The impressive clinical activity of small molecule receptor tyrosine kinase inhibitors (TKIs) for oncogene-addicted subgroups of non-small cell lung cancer (NSCLC) [for example those driven by activating mutations in the gene encoding epidermal growth factor receptor ( EGFR ) or rearrangements in the genes encoding the receptor tyrosine kinases anaplastic lymphoma kinase ( ALK ), ROS proto-oncogene 1 ( ROS1 ), and rearranged during transfection ( RET )] has established an oncogene-centric molecular classification paradigm in this disease. However, recent studies have revealed considerable phenotypic diversity downstream of tumor-initiating oncogenes. Co-occurring genomic alterations, particularly in tumor suppressor genes such as TP53 and LKB1 (also known as STK11 ), have emerged as core determinants of the molecular and clinical heterogeneity of oncogene-driven lung cancer subgroups through their effects on both tumor cell-intrinsic and non-cell-autonomous cancer hallmarks.
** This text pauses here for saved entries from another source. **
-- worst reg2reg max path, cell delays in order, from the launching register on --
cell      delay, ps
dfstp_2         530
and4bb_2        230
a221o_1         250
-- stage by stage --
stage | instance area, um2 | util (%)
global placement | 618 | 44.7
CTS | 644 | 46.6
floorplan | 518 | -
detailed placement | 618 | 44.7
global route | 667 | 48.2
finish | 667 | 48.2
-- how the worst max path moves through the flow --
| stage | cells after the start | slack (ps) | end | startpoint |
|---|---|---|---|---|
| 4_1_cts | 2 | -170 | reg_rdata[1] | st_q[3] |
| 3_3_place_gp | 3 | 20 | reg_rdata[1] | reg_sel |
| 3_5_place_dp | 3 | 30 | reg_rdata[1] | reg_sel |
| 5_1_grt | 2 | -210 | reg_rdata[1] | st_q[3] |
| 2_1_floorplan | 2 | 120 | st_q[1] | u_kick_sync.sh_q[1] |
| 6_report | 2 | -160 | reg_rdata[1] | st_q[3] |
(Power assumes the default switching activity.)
==> src/rtl/tts_pkg.sv <==
package tts_pkg;
  localparam int unsigned NUM_SRC = 16;

  typedef enum logic [3:0] {
    SRC_RST  = 4'd0,
    SRC_EN   = 4'd1,
    SRC_UPD  = 4'd2,
    SRC_CMP  = 4'd3,
    SRC_OC1  = 4'd4,
    SRC_OC2  = 4'd5,
    SRC_OC3  = 4'd6,
    SRC_OC4  = 4'd7,
    SRC_OC5  = 4'd8,
    SRC_OC6  = 4'd9,
    SRC_E4   = 4'd10,
    SRC_E6   = 4'd11,
    SRC_R4R6 = 4'd12,
    SRC_R4F6 = 4'd13,
    SRC_R5R6 = 4'd14,
    SRC_R5F6 = 4'd15
  } src_e;
endpackage

==> src/rtl/tts_regs.sv <==
module tts_regs #(
  parameter int unsigned DW        = 32,
  parameter int unsigned AW        = 2,
  parameter int unsigned SEL1_LSB  = 4,
  parameter int unsigned SEL1_W    = 3,
  parameter int unsigned SEL2_LSB  = 20,
  parameter int unsigned SEL2_W    = 4,
  parameter bit          HAS_TRGO2 = 1'b1
) (
  input  logic              clk_i,
  input  logic              rst_ni,
  input  logic              we_i,
  input  logic [AW-1:0]     addr_i,
  input  logic [DW-1:0]     wdata_i,
  output logic [DW-1:0]     rdata_o,
  output logic [SEL1_W-1:0] sel1_o,
  output logic [SEL2_W-1:0] sel2_o,
  output logic              ug_o
);
  localparam logic [AW-1:0] ADDR_CTRL = '0;
  localparam logic [AW-1:0] ADDR_EVT  = AW'(1);

  logic wr_ctrl, wr_evt;
  assign wr_ctrl = we_i && (addr_i == ADDR_CTRL);
  assign wr_evt  = we_i && (addr_i == ADDR_EVT);

  logic [SEL1_W-1:0] sel1_q;
  always_ff @(posedge clk_i or negedge rst_ni) begin
    if (!rst_ni)      sel1_q <= '0;
    else if (wr_ctrl) sel1_q <= wdata_i[SEL1_LSB +: SEL1_W];
  end
  assign sel1_o = sel1_q;

  generate
    if (HAS_TRGO2) begin : g_sel2
      logic [SEL2_W-1:0] sel2_q;
      always_ff @(posedge clk_i or negedge rst_ni) begin
        if (!rst_ni)      sel2_q <= '0;
        else if (wr_ctrl) sel2_q <= wdata_i[SEL2_LSB +: SEL2_W];
      end
      assign sel2_o = sel2_q;
    end else begin : g_nosel2
      assign sel2_o = '0;
    end
  endgenerate

  // update-generation strobe: one cycle, never stored
  logic ug_q;
  always_ff @(posedge clk_i or negedge rst_ni) begin
    if (!rst_ni) ug_q <= 1'b0;
    else         ug_q <= wr_evt && wdata_i[0];
  end
  assign ug_o = ug_q;

  always_comb begin
    rdata_o = '0;
    if (addr_i == ADDR_CTRL) begin
      rdata_o[SEL1_LSB +: SEL1_W] = sel1_q;
      rdata_o[SEL2_LSB +: SEL2_W] = sel2_o;
    end
  end

  assert_ug_self_clear_R9: assert property (@(posedge clk_i) disable iff (!rst_ni)
    (ug_q && !(wr_evt && wdata_i[0])) |=> !ug_q);
endmodule

==> src/rtl/tts_src.sv <==
module tts_src
  import tts_pkg::*;
#(
  parameter int unsigned N_OC = 6
) (
  input  logic               clk_i,
  input  logic               rst_ni,
  input  logic               ev_reset_i,
  input  logic               ev_enable_i,
  input  logic               ev_update_i,
  input  logic               ev_cmp_i,
  input  logic               ug_i,
  input  logic [N_OC-1:0]    oc_ref_i,
  output logic [NUM_SRC-1:0] src_o
);
  localparam int unsigned I4 = 3;
  localparam int unsigned I5 = 4;
  localparam int unsigned I6 = 5;

  logic [N_OC-1:0] oc_q, rise, fall;
  always_ff @(posedge clk_i or negedge rst_ni) begin
    if (!rst_ni) oc_q <= '0;
    else         oc_q <= oc_ref_i;
  end
  assign rise = oc_ref_i & ~oc_q;
  assign fall = ~oc_ref_i & oc_q;

  assign src_o[SRC_RST] = ev_reset_i;
  assign src_o[SRC_EN]  = ev_enable_i;
  assign src_o[SRC_UPD] = ev_update_i | ug_i;
  assign src_o[SRC_CMP] = ev_cmp_i;

  generate
    for (genvar k = 0; k < N_OC; k++) begin : g_lvl
      assign src_o[int'(SRC_OC1) + k] = oc_ref_i[k];
    end
  endgenerate

  assign src_o[SRC_E4]   = rise[I4] | fall[I4];
  assign src_o[SRC_E6]   = rise[I6] | fall[I6];
  assign src_o[SRC_R4R6] = rise[I4] | rise[I6];
  assign src_o[SRC_R4F6] = rise[I4] | fall[I6];
  assign src_o[SRC_R5R6] = rise[I5] | rise[I6];
  assign src_o[SRC_R5F6] = rise[I5] | fall[I6];
endmodule

==> src/rtl/tts_mux.sv <==
module tts_mux #(
  parameter int unsigned SEL_W = 3,
  parameter bit          EN    = 1'b1
) (
  input  logic                clk_i,
  input  logic                rst_ni,
  input  logic [SEL_W-1:0]    sel_i,
  input  logic [2**SEL_W-1:0] src_i,
  output logic                out_o
);
  generate
    if (EN) begin : g_on
      logic out_q;
      always_ff @(posedge clk_i or negedge rst_ni) begin
        if (!rst_ni) out_q <= 1'b0;
        else         out_q <= src_i[sel_i];
      end
      assign out_o = out_q;
    end else begin : g_off
      logic unused_in;
      assign unused_in = ^{sel_i, src_i};
      assign out_o = 1'b0;
    end
  endgenerate
endmodule

==> src/rtl/tmr_trig_sel.sv <==
module tmr_trig_sel
  import tts_pkg::*;
#(
  parameter int unsigned DW        = 32,
  parameter int unsigned AW        = 2,
  parameter int unsigned N_OC      = 6,
  parameter bit          HAS_TRGO2 = 1'b1
) (
  input  logic            clk_i,
  input  logic            rst_ni,
  input  logic            reg_we_i,
  input  logic [AW-1:0]   reg_addr_i,
  input  logic [DW-1:0]   reg_wdata_i,
  output logic [DW-1:0]   reg_rdata_o,
  input  logic            ev_reset_i,
  input  logic            ev_enable_i,
  input  logic            ev_update_i,
  input  logic            ev_cmp_i,
  input  logic [N_OC-1:0] oc_ref_i,
  output logic            trgo_o,
  output logic            trgo2_o
);
  localparam int unsigned SEL1_W   = 3;
  localparam int unsigned SEL2_W   = $clog2(NUM_SRC);
  localparam int unsigned SEL1_LSB = 4;
  localparam int unsigned SEL2_LSB = 20;

  logic [SEL1_W-1:0]  sel1;
  logic [SEL2_W-1:0]  sel2;
  logic               ug;
  logic [NUM_SRC-1:0] src;

  tts_regs #(
    .DW(DW), .AW(AW), .SEL1_LSB(SEL1_LSB), .SEL1_W(SEL1_W),
    .SEL2_LSB(SEL2_LSB), .SEL2_W(SEL2_W), .HAS_TRGO2(HAS_TRGO2)
  ) u_regs (
    .clk_i(clk_i), .rst_ni(rst_ni), .we_i(reg_we_i), .addr_i(reg_addr_i),
    .wdata_i(reg_wdata_i), .rdata_o(reg_rdata_o),
    .sel1_o(sel1), .sel2_o(sel2), .ug_o(ug)
  );

  tts_src #(.N_OC(N_OC)) u_src (
    .clk_i(clk_i), .rst_ni(rst_ni),
    .ev_reset_i(ev_reset_i), .ev_enable_i(ev_enable_i),
    .ev_update_i(ev_update_i), .ev_cmp_i(ev_cmp_i),
    .ug_i(ug), .oc_ref_i(oc_ref_i), .src_o(src)
  );

  tts_mux #(.SEL_W(SEL1_W), .EN(1'b1)) u_mux1 (
    .clk_i(clk_i), .rst_ni(rst_ni), .sel_i(sel1),
    .src_i(src[2**SEL1_W-1:0]), .out_o(trgo_o)
  );

  tts_mux #(.SEL_W(SEL2_W), .EN(HAS_TRGO2)) u_mux2 (
    .clk_i(clk_i), .rst_ni(rst_ni), .sel_i(sel2),
    .src_i(src), .out_o(trgo2_o)
  );

  // cycles since reset, saturating at 2, gates $past-based checks
  logic [1:0] warm_q;
  always_ff @(posedge clk_i or negedge rst_ni) begin
    if (!rst_ni)              warm_q <= '0;
    else if (warm_q != 2'd2)  warm_q <= warm_q + 2'd1;
  end

  assert_oc6_level_R5: assert property (@(posedge clk_i) disable iff (!rst_ni)
    (warm_q == 2'd2 && $past(sel2) == SEL2_W'(SRC_OC6)) |-> (trgo2_o == $past(oc_ref_i[5])));

  assert_r4r6_cause_R7: assert property (@(posedge clk_i) disable iff (!rst_ni)
    (warm_q == 2'd2 && $past(sel2) == SEL2_W'(SRC_R4R6) && trgo2_o) |->
      (($past(oc_ref_i[3]) && !$past(oc_ref_i[3], 2)) ||
       ($past(oc_ref_i[5]) && !$past(oc_ref_i[5], 2))));

  assert_upd_follow_R4: assert property (@(posedge clk_i) disable iff (!rst_ni)
    (warm_q != 2'd0 && $past(sel1) == 3'd2) |-> (trgo_o == $past(ev_update_i || ug)));

  generate
    if (!HAS_TRGO2) begin : g_absent_chk
      assert_absent_rd_zero_R3: assert property (@(posedge clk_i) disable iff (!rst_ni)
        (reg_rdata_o[SEL2_LSB +: SEL2_W] == '0) && !trgo2_o);
    end
  endgenerate
endmodule

==> config.mk <==
export PLATFORM = sky130hd
export DESIGN_NAME = tmr_trig_sel
export DESIGN_NICKNAME = d
export VERILOG_FILES = /design/src/rtl/tts_pkg.sv /design/src/rtl/tts_regs.sv /design/src/rtl/tts_src.sv /design/src/rtl/tts_mux.sv /design/src/rtl/tmr_trig_sel.sv
export SDC_FILE = /design/constraint.sdc
export NUM_CORES = 1
export LEC_CHECK = 0
export BUFFER_PORTS_ARGS = -buffer_cell sky130_fd_sc_hd__buf_4
export CAP_MARGIN = 10
export CORE_ASPECT_RATIO = 2
export CORE_MARGIN = 3
export CORE_UTILIZATION = 26
export DETAILED_ROUTE_END_ITERATION = 8
export MAX_ROUTING_LAYER = met4
export SETUP_SLACK_MARGIN = 0.5
export SLEW_MARGIN = 20
export SYNTH_ARGS = -nofsm -noshare
export SYNTH_HDL_FRONTEND = slang
export SYNTH_SLANG_ARGS = --single-unit
==> constraint.sdc <==
create_clock -name clk_i -period 1.97 [get_ports clk_i]
set_input_delay 0 -clock clk_i [delete_from_list [all_inputs] [get_ports clk_i]]
set_output_delay 0 -clock clk_i [all_outputs]
set_load 0.02 [all_outputs]
===== config.mk =====
export PLATFORM = sky130hd
export DESIGN_NAME = ctl_stat_reg
export DESIGN_NICKNAME = d
export VERILOG_FILES = /design/src/rtl/csr_stat_pkg.sv /design/src/rtl/csr_run_flag.sv /design/src/rtl/csr_evt_bank.sv /design/src/rtl/csr_bus_wdog.sv /design/src/rtl/ctl_stat_reg.sv
export SDC_FILE = /design/constraint.sdc
export NUM_CORES = 1
export LEC_CHECK = 0
export CORE_ASPECT_RATIO = 0.6
export CORE_MARGIN = 5
export CORE_UTILIZATION = 40
export DETAILED_ROUTE_END_ITERATION = 12
export PLACE_DENSITY = 0.87
export RECOVER_POWER = 50
export SYNTH_ARGS = -nofsm -noshare
export SYNTH_HDL_FRONTEND = slang
export SYNTH_HIERARCHICAL = 1
export SYNTH_SLANG_ARGS = --single-unit

===== constraint.sdc =====
create_clock -name clk -period 2.3 [get_ports clk]
set_input_delay 0.46 -clock clk [delete_from_list [all_inputs] [get_ports clk]]
set_output_delay 0.46 -clock clk [all_outputs]
set_load 0.05 [all_outputs]

===== src/rtl/csr_stat_pkg.sv =====
package csr_stat_pkg;
  localparam int unsigned REG_W  = 16;
  localparam int unsigned N_EVT  = 7;
  // positions in the host-visible word
  localparam int unsigned P_TXON = 11;
  localparam int unsigned P_RXON = 10;
  localparam int unsigned P_IEN  = 9;
  localparam int unsigned P_SUM  = 8;
  localparam int unsigned P_EVLO = 1;
  // index inside the event vector (word bit = index + P_EVLO)
  localparam int unsigned E_MERR = 6;
  // events that feed the summary flag: merr, missed, prim, tx ring, rx ring
  localparam logic [N_EVT-1:0] SUM_MASK = 7'b1100111;
endpackage
File: config.mk
export PLATFORM = sky130hd
export DESIGN_NAME = pwm_shadow_unit
export DESIGN_NICKNAME = d
export VERILOG_FILES = /design/src/rtl/pwm_shadow_pkg.sv /design/src/rtl/pwm_rst_sync.sv /design/src/rtl/pwm_regbank.sv /design/src/rtl/pwm_counter.sv /design/src/rtl/pwm_outgen.sv /design/src/rtl/pwm_shadow_unit.sv
export SDC_FILE = /design/constraint.sdc
export NUM_CORES = 1
export LEC_CHECK = 0
export BUFFER_PORTS_ARGS = -buffer_cell sky130_fd_sc_hd__buf_4
export CORE_ASPECT_RATIO = 2
export CORE_UTILIZATION = 44
export DETAILED_ROUTE_END_ITERATION = 12
export PLACE_DENSITY = 0.64
export SYNTH_ARGS = -nofsm -noshare
export SYNTH_HDL_FRONTEND = slang
export SYNTH_SLANG_ARGS = --single-unit
File: constraint.sdc
create_clock -name clk_i -period 14.95 [get_ports clk_i]
set_input_delay 0.7475 -clock clk_i [delete_from_list [all_inputs] [get_ports clk_i]]
set_output_delay 0.7475 -clock clk_i [all_outputs]
set_load 0.02 [all_outputs]
File: src/rtl/pwm_shadow_pkg.sv
`timescale 1ns/1ps
package pwm_shadow_pkg;
  localparam int ADDR_W = 4;
  localparam logic [ADDR_W-1:0] OFS_CNT  = 4'h0;
  localparam logic [ADDR_W-1:0] OFS_PER  = 4'h4;
  localparam logic [ADDR_W-1:0] OFS_DUTY = 4'h8;
  localparam logic [ADDR_W-1:0] OFS_CTRL = 4'hC;

  localparam int CB_EN   = 0;
  localparam int CB_CONT = 1;
  localparam int CB_DHI  = 3;
  localparam int CB_IHI  = 4;
  localparam int CB_LOCK = 6;

  typedef struct packed {
    logic duty_hi;
    logic idle_hi;
  } pwm_pol_t;
endpackage

File: src/rtl/pwm_rst_sync.sv
`timescale 1ns/1ps
module pwm_rst_sync (
  input  logic clk_i,
  input  logic arst_ni,
  output logic rst_no
);
  logic [1:0] sync_q;

  always_ff @(posedge clk_i or negedge arst_ni) begin
    if (!arst_ni) sync_q <= 2'b00;
    else          sync_q <= {sync_q[0], 1'b1};
  end

  assign rst_no = sync_q[1];
endmodule

File: src/rtl/pwm_regbank.sv
`timescale 1ns/1ps
module pwm_regbank
  import pwm_shadow_pkg::*;
#(
  parameter int DW = 32
) (
  input  logic              clk_i,
  input  logic              rst_ni,
  input  logic              wr_en_i,
  input  logic [ADDR_W-1:0] wr_addr_i,
  input  logic [DW-1:0]     wr_data_i,
  input  logic [ADDR_W-1:0] rd_addr_i,
  input  logic [DW-1:0]     cnt_i,
  output logic [DW-1:0]     per_o,
  output logic [DW-1:0]     duty_o,
  output pwm_pol_t          pol_o,
  output logic              run_o,
  output logic              lock_o,
  output logic [DW-1:0]     rd_data_o
);
  logic [DW-1:0] per_q, per_d;
  logic [DW-1:0] duty_q, duty_d;
  logic [DW-1:0] ctrl_q, ctrl_d;
  logic          we_per, we_duty, we_ctrl;

  assign we_per  = wr_en_i && (wr_addr_i == OFS_PER);
  assign we_duty = wr_en_i && (wr_addr_i == OFS_DUTY);
  assign we_ctrl = wr_en_i && (wr_addr_i == OFS_CTRL);

  always_comb begin
    per_d  = per_q;
    duty_d = duty_q;
    ctrl_d = ctrl_q;
    if (we_per)  per_d  = wr_data_i;
    if (we_duty) duty_d = wr_data_i;
    if (we_ctrl) ctrl_d = wr_data_i;
  end

  always_ff @(posedge clk_i or negedge rst_ni) begin
    if (!rst_ni) begin
      per_q  <= '0;
      duty_q <= '0;
      ctrl_q <= '0;
    end else begin
      per_q  <= per_d;
      duty_q <= duty_d;
      ctrl_q <= ctrl_d;
    end
  end

  assign per_o         = per_q;
  assign duty_o        = duty_q;
  assign pol_o.duty_hi = ctrl_q[CB_DHI];
  assign pol_o.idle_hi = ctrl_q[CB_IHI];
  assign run_o         = ctrl_q[CB_EN] & ctrl_q[CB_CONT];
  assign lock_o        = ctrl_q[CB_LOCK];

  always_comb begin
    unique case (rd_addr_i)
      OFS_CNT:  rd_data_o = cnt_i;
      OFS_PER:  rd_data_o = per_q;
      OFS_DUTY: rd_data_o = duty_q;
      OFS_CTRL: rd_data_o = ctrl_q;
      default:  rd_data_o = '0;
    endcase
  end

  // a period write is visible the next cycle
  p_readback_r2: assert property (@(posedge clk_i) disable iff (!rst_ni)
    $past(wr_en_i && (wr_addr_i == OFS_PER)) |-> per_q == $past(wr_data_i));
endmodule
In this review, we discuss the impact of co-mutations on the pathogenesis, biology, micro-environmental interactions, and therapeutic vulnerabilities of NSCLC and assess the challenges and opportunities that co-mutations present for personalized anti-cancer therapy, as well as the expanding field of precision immunotherapy. Co-occurring genomic alterations contribute to the heterogeneity of driver oncogene-defined non-small cell lung cancer (NSCLC) subgroups. This Review discusses the effects of co-mutations on the pathogenesis, biology, microenvironmental interactions, and therapeutic vulnerabilities of NSCLC.